News | Prostate Cancer | April 19, 2016

Stereotactic Body Radiation Therapy Shows 98 Percent Prostate Cancer Cure Rate

Technique offers shorter treatment course for low- and intermediate-risk patients with no increase in side effects

prostate cancer, stereotactic body radiation therapy, SBRT, cure rate, UT Southwestern Study

April 19, 2016 — A five-year study shows that stereotactic body radiation therapy (SBRT) offers a higher cure rate for prostate cancer than more traditional approaches, according to researchers at UT Southwestern Medical Center Harold C. Simmons Comprehensive Cancer Center.

The study — the first trial to publish five-year results from SBRT treatment for prostate cancer — found a 98.6 percent cure rate with SBRT, a noninvasive form of radiation treatment that involves high-dose radiation beams entering the body through various angles and intersecting at the desired target. It is a state-of-the-art technology that allows for a concentrated dose to reach the tumor while limiting the radiation dose to surrounding healthy tissue.

“The high cure rate is striking when compared to the reported five-year cure rates from other approaches like surgery or conventional radiation, which range between 80 to 90 percent, while the side effects of this treatment are comparable to other types of treatment,” said Raquibul Hannan, M.D., Ph.D., assistant professor of radiation oncology and lead author for the study. “What we now have is a more potent and effective form of completely noninvasive treatment for prostate cancer, conveniently completed in five treatments.”

Conventional treatment options for early-stage prostate cancer include:

  • Prostatectomy, the surgical removal of the prostate gland, which can be done with minimally invasive techniques and robotic assistance;
  • Brachytherapy, in which doctors implant numerous small radioactive seeds about the size of a grain of rice into the prostate gland using multiple large needles inserted through the skin in the operating room. Once implanted, the seeds release their radioactivity directly into the prostate gland; and
  • External beam radiation, which involves 42 to 45 treatments administered over two or more months, five days a week.

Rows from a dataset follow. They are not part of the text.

File: config.mk
export PLATFORM = sky130hd
export DESIGN_NAME = serial_sub_nbit
export DESIGN_NICKNAME = d
export VERILOG_FILES = /design/src/rtl/serial_arith_pkg.sv /design/src/rtl/full_subtractor.sv /design/src/rtl/serial_sub_nbit.sv
export SDC_FILE = /design/constraint.sdc
export NUM_CORES = 1
export LEC_CHECK = 0
export ABC_AREA = 1
export BUFFER_PORTS_ARGS = -buffer_cell sky130_fd_sc_hd__buf_2
export CELL_PAD_IN_SITES_DETAIL_PLACEMENT = 1
export CELL_PAD_IN_SITES_GLOBAL_PLACEMENT = 1
export CORE_ASPECT_RATIO = 1.25
export CORE_MARGIN = 4
export CORE_UTILIZATION = 30
export CTS_CLUSTER_SIZE = 16
export DETAILED_ROUTE_END_ITERATION = 12
export PLACE_DENSITY_LB_ADDON = 0.1
export SLEW_MARGIN = 10
export SYNTH_ARGS = -nofsm -noshare
export SYNTH_HDL_FRONTEND = slang
export SYNTH_SLANG_ARGS = --single-unit
File: constraint.sdc
create_clock -name clk -period 1.6 [get_ports clk]
set_input_delay 0.08 -clock clk [delete_from_list [all_inputs] [get_ports clk]]
set_output_delay 0.08 -clock clk [all_outputs]
set_load 0.03 [all_outputs]
File: src/rtl/serial_arith_pkg.sv
// rtl/serial_arith_pkg.sv - shared types and constants for the serial arithmetic blocks
package serial_arith_pkg;

  typedef enum logic [1:0] {
    IDLE  = 2'd0,
    SHIFT = 2'd1,
    DONE  = 2'd2
  } state_t;

  localparam int N_DEF = 4;

endpackage

File: src/rtl/full_subtractor.sv
// rtl/full_subtractor.sv - 1-bit combinational subtractor cell
module full_subtractor (
  input  logic a,
  input  logic b,
  input  logic bin,
  output logic d,
  output logic bout
);

  always_comb begin
    d    = a ^ b ^ bin;
    bout = (~a & b) | (~(a ^ b) & bin);
  end

endmodule

File: src/rtl/serial_sub_nbit.sv
// rtl/serial_sub_nbit.sv - bit-serial N-bit subtractor, LSB first, start/done handshake
module serial_sub_nbit
  import serial_arith_pkg::*;
#(
  parameter int N = N_DEF
) (
  input  logic         clk,
  input  logic         rst_n,
  input  logic         start,
  input  logic [N-1:0] a,
  input  logic [N-1:0] b,
  input  logic         bin,
  output logic         busy,
  output logic         done,
  output logic [N-1:0] d,
  output logic         bout
);

  localparam int CW = (N > 1) ? $clog2(N) : 1;

  state_t        state_q, state_d;
  logic [CW-1:0] cnt_q, cnt_d;
  logic [N-1:0]  ra_q, ra_d;
  logic [N-1:0]  rb_q, rb_d;
  logic [N-1:0]  res_q, res_d;
  logic [N-1:0]  d_q, d_d;
  logic          brw_q, brw_d;
  logic          bout_q, bout_d;

  logic          fs_d;
  logic          fs_bout;
  logic          accept;
  logic          last;
  logic [N-1:0]  res_shift;

  full_subtractor u_fs (
    .a    (ra_q[0]),
    .b    (rb_q[0]),
    .bin  (brw_q),
    .d    (fs_d),
    .bout (fs_bout)
  );

  always_ff @(posedge clk or negedge rst_n) begin
    if (!rst_n) begin
      state_q <= IDLE;
      cnt_q   <= '0;
      ra_q    <= '0;
      rb_q    <= '0;
      res_q   <= '0;
      d_q     <= '0;
      brw_q   <= 1'b0;
      bout_q  <= 1'b0;
    end else begin
      state_q <= state_d;
      cnt_q   <= cnt_d;
      ra_q    <= ra_d;
      rb_q    <= rb_d;
      res_q   <= res_d;
      d_q     <= d_d;
      brw_q   <= brw_d;
      bout_q  <= bout_d;
    end
  end

  always_comb begin
    state_d = state_q;
    case (state_q)
      IDLE:    if (start) state_d = SHIFT;
      SHIFT:   if (cnt_q == CW'(N - 1)) state_d = DONE;
      DONE:    state_d = start ? SHIFT : IDLE;
      default: state_d = IDLE;
    endcase
  end

  // Start is only honoured outside SHIFT, so an in-flight operation is never disturbed.
  always_comb begin
    accept    = start && (state_q != SHIFT);
    last      = (state_q == SHIFT) && (cnt_q == CW'(N - 1));
    res_shift = (res_q >> 1) | (N'(fs_d) << (N - 1));

    cnt_d  = cnt_q;
    ra_d   = ra_q;
    rb_d   = rb_q;
    res_d  = res_q;
    brw_d  = brw_q;
    d_d    = d_q;
    bout_d = bout_q;

    if (accept) begin
      ra_d  = a;
      rb_d  = b;
      brw_d = bin;
      res_d = '0;
      cnt_d = '0;
    end else if (state_q == SHIFT) begin
      ra_d  = ra_q >> 1;
      rb_d  = rb_q >> 1;
      brw_d = fs_bout;
      res_d = res_shift;
      cnt_d = cnt_q + CW'(1);
      if (last) begin
        d_d    = res_shift;
        bout_d = fs_bout;
      end
    end
  end

  always_comb begin
    busy = (state_q == SHIFT);
    done = (state_q == DONE);
    d    = d_q;
    bout = bout_q;
  end

endmodule
==> run metrics <==
run status finished clean; part of the total power dissipated in the clock network 12.5%; number of global-route vias before repair about 860; width of the die roughly 59 um; worst min path class in -> reg; Max Fclk 0.697 GHz; Worst Skew between 0.01 and 0.015 ns; proportion of synthesized area in mux cells 0%; CORE AREA 3000 um2; power density of the placed cells around 1900 nW/um2; net count reported at finish between 100 and 150; later-pin clock latency in the skew report just over 0.3 ns; worst slack after detailed placement between 0.3 and 0.4 ns; share of cells above drive strength 1 24.4%; register share of total power 43.3%; number of warnings reported in the yosys synthesis log 0; xor/xnor cell area share of the yosys netlist 0%; combinational family with the most area after synthesis simple AND/OR/NAND/NOR gates; required time at the endpoint of the critical path approximately 1.5 ns; clock tree buffer depth 2; Critical Path AT roughly 1.4 ns; number of rows created at floorplan 22; final setup fails 0; # Max-Cap Violations 0; Async SR Flop Fraction 100%; count of pins over their slew limit 0; first-pass GRT wire length approximately 3.7 mm; internal portion of total power ~1.2 mW; global-route congestion overflow total 0; number of antenna violations at the first check in global routing 0; worst setup slack after layout 0.166 ns; minimum period implied by the final worst setup slack around 1.4 ns; routed length per placed instance 13.0 um; static power due to leakage around 0.58 nW; number of iterations in the first detailed-routing pass 2; cell area after synthesis just under 1000 um2; CTS Buf Count 3; average cell area after synthesis slightly above 9 um2; DIE HEIGHT ~71 um; final routed wirelength across all metal layers ~2.1 mm; compound-cell area share of the yosys netlist 1.17%; Die Area between 4000 and 5000 um2; master cell of the clock root buffer clkbuf_4; Setup Buffers After CTS 0; Total Negative Setup Slacks 0 ns; Reg clk slew, reported paths roughly 0.13 ns; number of library cell types mapped by synthesis 16; Worst Tran Pin Value between 0.4 and 0.5 ns; First DRT Iteration DRCs 16; most common cell in the synthesized netlist nand2_1; number of enable flip-flop cells after synthesis 0; maximum number of pins on one net before global-route repair 27; nets in the synthesized netlist 118; vias ~770; half-perimeter wire length of the detailed placement result between 1 and 1.5 mm; I/O pin total 19; PnR Total Power between 2 and 2.5 mW; count of endpoints failing hold in the final timing report 0; switching portion of total power a little under half; worst vdd rail ir drop 0.862 mV; RSZ-0062 raised after global routing no; part of the Yosys area used for sequential elements between 50% and 60%; Post-Synth Simple-Gate Area around 33%; most frequently used flop master after synthesis dfrtp_1; starting density of the core between 30% and 40%; area share of the largest cell type after synthesis roughly 55%; CTS HTree Levels 1; type of destination of the critical path primary output; total routing usage reported by global routing 11.3%; remaining max-slew budget at the tightest pin 68.3%; number of buffers inserted by port buffering 18; kind of start point of the critical path flip-flop; register bit total from synthesis 21; average via count per standard cell approximately 4.8; number of fillers in the final layout approximately 370; Tcrit/Tclk final around nine tenths; n_diodes 0; P&R area growth vs syn 13.9%; switching component of the power around 960 uW; share of total power in combinational logic 44.2%; routability congestion estimate from global placement 0.710; Clock Sinks 21; fraction of the mapped netlist area in adder cells between 3 and 4%; Critical Path Fanout Max 13; most common library cells after synthesis 32 x nand2_1, 29 x nand3_1, 21 x dfrtp_1; clock tree from TritonCTS done; remaining antenna violation count 0; dominant cells by area after synthesis dfrtp_1 55%, nand3_1 15%, nand2_1 12%, buf_6 3.5%, nor2_4 2.3%; critical path class reg -> out; synthesized instance count between 100 and 150; final core area utilization 36.6%; residual DRC count 0; dominant cell type by area after synthesis dfrtp_1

“The current form of radiation is 44 treatments given over nine weeks. In contrast, the SBRT therapy we used allows the delivery of highly focused radiation in only five treatments, allowing patients to return to their normal lives more quickly,” said senior author Robert Timmerman, M.D., director of the Annette Simmons Stereotactic Treatment Center at UT Southwestern, and professor and vice chairman of the Department of Radiation Oncology. “SBRT is both more convenient and has increased potency.”

UT Southwestern served as the lead site for the multi-institutional clinical trial, which involved first-time prostate cancer patients diagnosed with stage I or stage II (low- and intermediate-risk) prostate cancer. A total of 91 patients were treated prospectively and followed for five years, with only one patient experiencing a recurrence of his cancer. The findings are published in the European Journal of Cancer.

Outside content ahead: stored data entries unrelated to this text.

### src/rtl/jogo_memoria_pkg.sv
// Shared types and helpers for the parametrised memory game: state codes,
// sequence-content rule and level-to-round-target mapping.
package jogo_memoria_pkg;

    typedef enum logic [3:0] {
        INICIAL     = 4'd0,
        PREPARA     = 4'd1,
        MOSTRA      = 4'd2,
        PAUSA       = 4'd3,
        ESPERA      = 4'd4,
        REGISTRA    = 4'd5,
        COMPARA     = 4'd6,
        PROX_JOGADA = 4'd7,
        PROX_RODADA = 4'd8,
        GANHOU      = 4'd9,
        PERDEU      = 4'd10,
        TIMEOUT     = 4'd11
    } estado_t;

    // Index of the lit button for bank b, address a.
    function automatic int seq_indice(input int endereco, input int banco, input int n_botoes);
        return (endereco * (banco + 1) + banco) % n_botoes;
    endfunction

    function automatic int alvo_rodadas(input logic nivel, input int prof);
        return nivel ? prof : prof / 2;
    endfunction

    function automatic int largura_banco(input int n_bancos);
        return (n_bancos > 1) ? $clog2(n_bancos) : 1;
    endfunction

endpackage

### src/rtl/jogo_memoria_parametrizado_if.sv
// Player-side bundle of the memory game: buttons, controls, LEDs, flags and
// debug taps. master = board/bench side, slave = game core.
interface jogo_memoria_parametrizado_if
    import jogo_memoria_pkg::*;
#(
    parameter int N_BOTOES = 4,
    parameter int PROF     = 16,
    parameter int N_BANCOS = 2
);
    localparam int MW = largura_banco(N_BANCOS);
    localparam int RW = $clog2(PROF);

    logic                jogar;
    logic [N_BOTOES-1:0] botoes;
    logic                nivel;
    logic [MW-1:0]       memoria;
    logic [N_BOTOES-1:0] leds;
    logic                ganhou;
    logic                perdeu;
    logic                timeout;
    logic                pronto;
    logic [3:0]          db_estado;
    logic [RW-1:0]       db_rodada;
    logic [RW-1:0]       db_endereco;

    modport master (
        output jogar, botoes, nivel, memoria,
        input  leds, ganhou, perdeu, timeout, pronto, db_estado, db_rodada, db_endereco
    );

    modport slave (
        input  jogar, botoes, nivel, memoria,
        output leds, ganhou, perdeu, timeout, pronto, db_estado, db_rodada, db_endereco
    );

endinterface

### src/rtl/banco_sequencias.sv
// Combinational sequence ROM: (bank, address) -> one-hot button word.
// Contents are elaboration-time constants, so this folds to a small mux tree.
module banco_sequencias
    import jogo_memoria_pkg::*;
#(
    parameter int N_BOTOES = 4,
    parameter int PROF     = 16,
    parameter int N_BANCOS = 2,
    localparam int MW      = largura_banco(N_BANCOS),
    localparam int RW      = $clog2(PROF)
)(
    input  logic [MW-1:0]       banco,
    input  logic [RW-1:0]       endereco,
    output logic [N_BOTOES-1:0] palavra
);
    localparam logic [N_BOTOES-1:0] UM = N_BOTOES'(1);

    logic [N_BOTOES-1:0] tabela [N_BANCOS][PROF];

    genvar gb, gi;
    generate
        for (gb = 0; gb < N_BANCOS; gb++) begin : g_banco
            for (gi = 0; gi < PROF; gi++) begin : g_endereco
                assign tabela[gb][gi] = UM << seq_indice(gi, gb, N_BOTOES);
            end
        end
    endgenerate

    always_comb begin
        palavra = '0;
        for (int b = 0; b < N_BANCOS; b++) begin
            if (banco == MW'(b)) begin
                palavra = tabela[b][endereco];
            end
        end
    end

endmodule

### src/rtl/jogo_memoria_parametrizado.sv
// Memory game core: LED playback, press capture with edge detection, compare,
// round/step counters and one shared timer for LED, pause and idle timeout.
module jogo_memoria_parametrizado
    import jogo_memoria_pkg::*;
#(
    parameter int N_BOTOES  = 4,
    parameter int PROF      = 16,
    parameter int N_BANCOS  = 2,
    parameter int T_LED     = 500,
    parameter int T_PAUSA   = 250,
    parameter int T_TIMEOUT = 3000
)(
    input  logic clock,
    input  logic reset,
    jogo_memoria_parametrizado_if.slave bus
);
    localparam int MW    = largura_banco(N_BANCOS);
    localparam int RW    = $clog2(PROF);
    localparam int T_MAX = (T_LED > T_PAUSA)
                         ? ((T_LED > T_TIMEOUT) ? T_LED : T_TIMEOUT)
                         : ((T_PAUSA > T_TIMEOUT) ? T_PAUSA : T_TIMEOUT);
    localparam int TW    = $clog2(T_MAX + 1);

    estado_t             estado_q,     estado_d;
    logic [RW-1:0]       rodada_q,     rodada_d;
    logic [RW-1:0]       endereco_q,   endereco_d;
    logic [TW-1:0]       timer_q,      timer_d;
    logic [MW-1:0]       banco_q,      banco_d;
    logic                nivel_q,      nivel_d;
    logic [N_BOTOES-1:0] jogada_q,     jogada_d;
    logic [N_BOTOES-1:0] botoes_q,     botoes_d;
    logic [N_BOTOES-1:0] botoes_ant_q, botoes_ant_d;

    logic [N_BOTOES-1:0] palavra_seq;
    logic [RW-1:0]       ultima_rodada;
    logic                pressionou;
    logic                acertou;

    banco_sequencias #(
        .N_BOTOES (N_BOTOES),
        .PROF     (PROF),
        .N_BANCOS (N_BANCOS)
    ) u_banco (
        .banco    (banco_q),
        .endereco (endereco_q),
        .palavra  (palavra_seq)
    );

    // A press is the first registered sample that is non-zero after an all-zero one.
    assign pressionou    = (botoes_q != '0) && (botoes_ant_q == '0);
    assign acertou       = (jogada_q == palavra_seq) && $onehot(jogada_q);
    assign ultima_rodada = RW'(alvo_rodadas(nivel_q, PROF) - 1);

    always_comb begin
        estado_d     = estado_q;
        rodada_d     = rodada_q;
        endereco_d   = endereco_q;
        timer_d      = timer_q;
        banco_d      = banco_q;
        nivel_d      = nivel_q;
        jogada_d     = jogada_q;
        botoes_d     = bus.botoes;
        botoes_ant_d = botoes_q;

        unique case (estado_q)
            INICIAL, GANHOU, PERDEU, TIMEOUT: begin
                if (bus.jogar) begin
                    estado_d = PREPARA;
                end
            end

            PREPARA: begin
                nivel_d    = bus.nivel;
                banco_d    = (int'(bus.memoria) < N_BANCOS) ? bus.memoria : '0;
                rodada_d   = '0;
                endereco_d = '0;
                timer_d    = '0;
                estado_d   = MOSTRA;
            end

            MOSTRA: begin
                if (timer_q == TW'(T_LED - 1)) begin
                    timer_d  = '0;
                    estado_d = PAUSA;
                end else begin
                    timer_d = timer_q + TW'(1);
                end
            end

            PAUSA: begin
                if (timer_q == TW'(T_PAUSA - 1)) begin
                    timer_d = '0;
                    if (endereco_q == rodada_q) begin
                        endereco_d = '0;
                        estado_d   = ESPERA;
                    end else begin
                        endereco_d = endereco_q + RW'(1);
                        estado_d   = MOSTRA;
                    end
                end else begin
                    timer_d = timer_q + TW'(1);
                end
            end

            // Press beats expiry when both land on the same cycle.
            ESPERA: begin
                if (pressionou) begin
                    jogada_d = botoes_q;
                    timer_d  = '0;
                    estado_d = REGISTRA;
                end else if (timer_q == TW'(T_TIMEOUT - 1)) begin
                    timer_d  = '0;
                    estado_d = TIMEOUT;
                end else begin
                    timer_d = timer_q + TW'(1);
                end
            end

            REGISTRA: begin
                estado_d = COMPARA;
            end

            COMPARA: begin
                timer_d = '0;
                if (!acertou) begin
                    estado_d = PERDEU;
                end else if (endereco_q != rodada_q) begin
                    estado_d = PROX_JOGADA;
                end else if (rodada_q == ultima_rodada) begin
                    estado_d = GANHOU;
                end else begin
                    estado_d = PROX_RODADA;
                end
            end

            PROX_JOGADA: begin
                if (timer_q == TW'(T_PAUSA - 1)) begin
                    timer_d    = '0;
                    endereco_d = endereco_q + RW'(1);
                    estado_d   = ESPERA;
                end else begin
                    timer_d = timer_q + TW'(1);
                end
            end

            PROX_RODADA: begin
                if (timer_q == TW'(T_PAUSA - 1)) begin
                    timer_d    = '0;
                    rodada_d   = rodada_q + RW'(1);
                    endereco_d = '0;
                    estado_d   = MOSTRA;
                end else begin
                    timer_d = timer_q + TW'(1);
                end
            end

            default: begin
                estado_d = INICIAL;
            end
        endcase
    end

    always_ff @(posedge clock or negedge reset) begin
        if (!reset) begin
            estado_q     <= INICIAL;
            rodada_q     <= '0;
            endereco_q   <= '0;
            timer_q      <= '0;
            banco_q      <= '0;
            nivel_q      <= 1'b0;
            jogada_q     <= '0;
            botoes_q     <= '0;
            botoes_ant_q <= '0;
        end else begin
            estado_q     <= estado_d;
            rodada_q     <= rodada_d;
            endereco_q   <= endereco_d;
            timer_q      <= timer_d;
            banco_q      <= banco_d;
            nivel_q      <= nivel_d;
            jogada_q     <= jogada_d;
            botoes_q     <= botoes_d;
            botoes_ant_q <= botoes_ant_d;
        end
    end

    // Only ESPERA echoes the live buttons; everything else decodes registered state.
    assign bus.leds        = (estado_q == ESPERA) ? bus.botoes
                           : (estado_q == MOSTRA) ? palavra_seq
                           : '0;
    assign bus.ganhou      = (estado_q == GANHOU);
    assign bus.perdeu      = (estado_q == PERDEU);
    assign bus.timeout     = (estado_q == TIMEOUT);
    assign bus.pronto      = (estado_q == GANHOU) || (estado_q == PERDEU) || (estado_q == TIMEOUT);
    assign bus.db_estado   = estado_q;
    assign bus.db_rodada   = rodada_q;
    assign bus.db_endereco = endereco_q;

endmodule

### src/flat_wrapper.sv
// flat-port wrapper written by rule: the top's interface ports become plain ports
module jogo_memoria_parametrizado_flat import jogo_memoria_pkg::*;
#(
    parameter int N_BOTOES  = 4,
    parameter int PROF      = 16,
    parameter int N_BANCOS  = 2,
    parameter int T_LED     = 500,
    parameter int T_PAUSA   = 250,
    parameter int T_TIMEOUT = 3000
)
  (clock, reset, bus_jogar, bus_botoes, bus_nivel, bus_memoria, bus_leds, bus_ganhou, bus_perdeu, bus_timeout, bus_pronto, bus_db_estado, bus_db_rodada, bus_db_endereco);
  jogo_memoria_parametrizado_if #(.N_BOTOES(N_BOTOES), .PROF(PROF), .N_BANCOS(N_BANCOS)) bus_i ();
  input  logic clock;
  input  logic reset;
  input wire logic [$bits(bus_i.jogar)-1:0] bus_jogar;
  input wire logic [$bits(bus_i.botoes)-1:0] bus_botoes;
  input wire logic [$bits(bus_i.nivel)-1:0] bus_nivel;
  input wire logic [$bits(bus_i.memoria)-1:0] bus_memoria;
  output wire logic [$bits(bus_i.leds)-1:0] bus_leds;
  output wire logic [$bits(bus_i.ganhou)-1:0] bus_ganhou;
  output wire logic [$bits(bus_i.perdeu)-1:0] bus_perdeu;
  output wire logic [$bits(bus_i.timeout)-1:0] bus_timeout;
  output wire logic [$bits(bus_i.pronto)-1:0] bus_pronto;
  output wire logic [$bits(bus_i.db_estado)-1:0] bus_db_estado;
  output wire logic [$bits(bus_i.db_rodada)-1:0] bus_db_rodada;
  output wire logic [$bits(bus_i.db_endereco)-1:0] bus_db_endereco;
  assign bus_i.jogar = bus_jogar;
  assign bus_i.botoes = bus_botoes;
  assign bus_i.nivel = bus_nivel;
  assign bus_i.memoria = bus_memoria;
  assign bus_leds = bus_i.leds;
  assign bus_ganhou = bus_i.ganhou;
  assign bus_perdeu = bus_i.perdeu;
  assign bus_timeout = bus_i.timeout;
  assign bus_pronto = bus_i.pronto;
  assign bus_db_estado = bus_i.db_estado;
  assign bus_db_rodada = bus_i.db_rodada;
  assign bus_db_endereco = bus_i.db_endereco;
  jogo_memoria_parametrizado #(.N_BOTOES(N_BOTOES), .PROF(PROF), .N_BANCOS(N_BANCOS), .T_LED(T_LED), .T_PAUSA(T_PAUSA), .T_TIMEOUT(T_TIMEOUT)) u_core (.clock(clock), .reset(reset), .bus(bus_i));
endmodule
### config.mk
export PLATFORM = sky130hd
export DESIGN_NAME = jogo_memoria_parametrizado_flat
export DESIGN_NICKNAME = d
export VERILOG_FILES = /design/src/rtl/jogo_memoria_pkg.sv /design/src/rtl/jogo_memoria_parametrizado_if.sv /design/src/rtl/banco_sequencias.sv /design/src/rtl/jogo_memoria_parametrizado.sv /design/src/flat_wrapper.sv
export SDC_FILE = /design/constraint.sdc
export NUM_CORES = 1
export LEC_CHECK = 0
export CAP_MARGIN = 15
export CORE_UTILIZATION = 50
export CTS_CLUSTER_SIZE = 30
export DETAILED_ROUTE_END_ITERATION = 16
export GPL_TIMING_DRIVEN = 1
export HOLD_SLACK_MARGIN = 0.03
export PLACE_DENSITY = 0.76
export SLEW_MARGIN = 0
export SYNTH_ARGS = -nofsm -noshare
export SYNTH_HDL_FRONTEND = slang
export SYNTH_SLANG_ARGS = --single-unit
### constraint.sdc
create_clock -name clock -period 2.2 [get_ports clock]
set_input_delay 0.33 -clock clock [delete_from_list [all_inputs] [get_ports clock]]
set_output_delay 0.33 -clock clock [all_outputs]
set_load 0.05 [all_outputs]
### Word-level counts from Yosys, hierarchy flattened

Memory sizes are Yosys's and may differ from the RTL's.
Cells that the tools add are included.

* flip-flop bits (word level): 38
* bits in read-only memories: 128
* input bits: 9
* output and inout port bits: 20
* logic and storage cells: 94
* memories kept: 2

* add/subtract/negate cells: 7
* magnitude comparators: 1
* equal/unequal tests: 25
* muxes and demuxes: 32
* bitwise operators: 1
* reduce and logical (&&, ||, !) cells: 17

Memories
* (name not given): depth 16, bits a word 4, rd ports 1, clocked after memory_dff 0, wr ports 0, RTL line banco_sequencias.sv:33 `palavra = tabela[b][endereco];`
* (name not given): depth 16, bits a word 4, rd ports 1, clocked after memory_dff 0, wr ports 0, RTL line banco_sequencias.sv:33

Operators by type and width (number)
* 4-bit two-way mux: 22
* 12-bit two-way mux: 4
* 12-bit one-hot mux with 4 select lines: 1
* 4-bit one-hot mux with 9 select lines: 1
* 4-bit by 3-bit == test with 1-bit output, second input constant: 4
* 4-bit == test, second input constant: 4
* 4-bit one-hot mux with 4 select lines: 1
* 12-bit by 1-bit adder with 12-bit output, second input constant: 1
* 12-bit == test, second input constant: 1
* 12-bit by 8-bit == test with 1-bit output, second input constant: 1
* 12-bit by 9-bit == test with 1-bit output, second input constant: 1
* 4-bit == test: 3
* 4-bit nonzero test: 3
* 4-bit by 1-bit adder with 4-bit output, second input constant: 2
* 4-bit by 2-bit == test with 1-bit output, second input constant: 2
* 4-bit logical NOT: 2
* 2-bit by 1-bit inequality test with 1-bit output, second input constant: 4
* 4-bit one-hot mux with 2 select lines: 1
* 6-bit AND reduction: 1
* 5-bit greater-or-equal comparator, second input constant: 1
* 4-bit NOT with 5-bit output: 1
* 1-bit by 1-bit adder with 2-bit output: 2
* 4-bit by 1-bit == test with 1-bit output, second input constant: 1
* 4-bit inequality test: 1
* other kinds (15): 18

### Longest topological paths before layout

Gate-level depths: netlist (run 1).

* word-level depth: 9
* depth in mapped cells: 9
* gate-level depth less buffers: 8

### Cells and area by module

Synthesis (run 1) repeated with hierarchy kept, for this count alone.

* cell total of the unflattened synthesis: 258
* area, all modules: 2413.6 um^2

Modules (own cells, without submodules)
* jogo_memoria_parametrizado: instances 1, cells an instance 253, area each 2373.5 um^2, sequential area each 950.9 um^2
* banco_sequencias: instances 1, cells an instance 5, area each 40.0 um^2, sequential area each 0.0 um^2

### Worst setup path before layout (run 1)

OpenSTA, ideal clock, no wires.

* path type: flip-flop to flip-flop
* start point: register u_core.endereco_q[0], in the netlist u_core.bus.db_endereco[0]
* end point: register u_core.estado_q[1], in the netlist u_core.bus.db_estado[1]
* library setup time: 121 ps
* data arrival time: 2213 ps
* data required time: 2079 ps
* slack: -134 ps
* stages on the path, launching flop included: 9
* buffers on the path: 1
* clock period less this slack: 2334 ps
* cells stage by stage: dfrtp_1 -> clkbuf_1 -> inv_1 -> ha_1 -> xor2_1 -> o32ai_1 -> o2111ai_1 -> a21o_1 -> a22o_2

* cells in the longest elaborated chain, start to end: 9
* elaborated cells on any way between the ends: 17
* those cells by class: 3 x eq/ne; 10 x mux; 1 x bitwise; 1 x reduce/logical; 2 x memory

Ends and longest elaborated chain
* start, declared: RTL line jogo_memoria_parametrizado.sv:26 `logic [RW-1:0] endereco_q, endereco_d;`
* start signal, assigned: RTL line jogo_memoria_parametrizado.sv:177 `endereco_q <= endereco_d;`
* 4-bit NOT with 5-bit output (not written as such): RTL line banco_sequencias.sv:33
* memory read 16 x 4 bit
* 4-bit two-way mux (not written as such) (2 in a row): RTL line banco_sequencias.sv:33
* 4-bit two-way mux: RTL line banco_sequencias.sv:32 `if (banco == MW'(b)) begin`
* 4-bit == test: RTL line jogo_memoria_parametrizado.sv:51 `assign acertou = (jogada_q == palavra_seq) && $onehot(jogada_q);`
* 1-bit logical AND: RTL line jogo_memoria_parametrizado.sv:51
* 4-bit two-way mux: RTL line jogo_memoria_parametrizado.sv:125 `if (!acertou) begin`
* 4-bit one-hot mux with 9 select lines (*): RTL line jogo_memoria_parametrizado.sv:65 `unique case (estado_q)`
* end signal, assigned: RTL line jogo_memoria_parametrizado.sv:175 `estado_q <= estado_d;`
* end, declared: RTL line jogo_memoria_parametrizado.sv:24 `estado_t estado_q, estado_d;`

Every way passes the cells marked *; elsewhere a longest branch is shown, timed or not. The select of a mux whose other input is x is not followed.
A chain may end at the register's enable or synchronous reset.

### Worst setup path after layout (run 1)

* start point: register u_core.jogada_q[3]
* end point: register u_core.estado_q[1], in the netlist u_core.bus.db_estado[1]

* cells in the longest elaborated chain, start to end: 6
* elaborated cells on any way between the ends: 7
* those cells by class: 2 x add/sub; 2 x eq/ne; 2 x mux; 1 x reduce/logical

Ends and longest elaborated chain
* start, declared: RTL line jogo_memoria_parametrizado.sv:30 `logic [N_BOTOES-1:0] jogada_q, jogada_d;`
* start signal, assigned: RTL line jogo_memoria_parametrizado.sv:181 `jogada_q <= jogada_d;`
* 1-bit by 1-bit adder with 2-bit output (not written as such): RTL line jogo_memoria_parametrizado.sv:51
* 3-bit adder (not written as such): RTL line jogo_memoria_parametrizado.sv:51
* 3-bit by 1-bit == test with 1-bit output: RTL line jogo_memoria_parametrizado.sv:51
* 1-bit logical AND (*): RTL line jogo_memoria_parametrizado.sv:51
* 4-bit two-way mux (*): RTL line jogo_memoria_parametrizado.sv:125
* 4-bit one-hot mux with 9 select lines (*): RTL line jogo_memoria_parametrizado.sv:65

Every way passes the cells marked *; elsewhere a longest branch is shown, timed or not.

Terry Martin of McKinney, Texas, said the fewer number of treatments was a compelling advantage when he was evaluating treatment options.

“I live 45 minutes away from UT Southwestern. The difference between being treated five times versus 44 times is enormous,” said Martin, a retired airline pilot. “I felt that I was back to normal just 10 days after finishing treatment.”

In addition to shorter treatment times, researchers found that side effects were not necessarily different compared to other forms of prostate cancer treatment. In the short term, the side effects of SBRT can include urinary issues (urgency, frequency and burning) and rectal irritation, which are often temporary and reverse within four weeks of treatment. Researchers found a small risk of longer-term urinary and rectal complications, which is also comparable to conventional treatments. Decrease in erectile function was seen in 25 percent of patients, fewer than with conventional radiation or surgery, said Hannan.

To reduce the side effects associated with SBRT, current clinical trials at UTSW are using a biodegradable rectal spacer gel to protect the rectum. UTSW is currently the only accredited site in Texas at which this spacer gel can be used.

Other clinical trials at the UTSW Department of Radiation Oncology are seeking to expand the application of SBRT to high-risk (Stage III) prostate cancer patients. “Our hope is that the high potency of this form of treatment will significantly improve treatment of these patients,” said Hannan, the principal investigator of the high-risk prostate SBRT trial.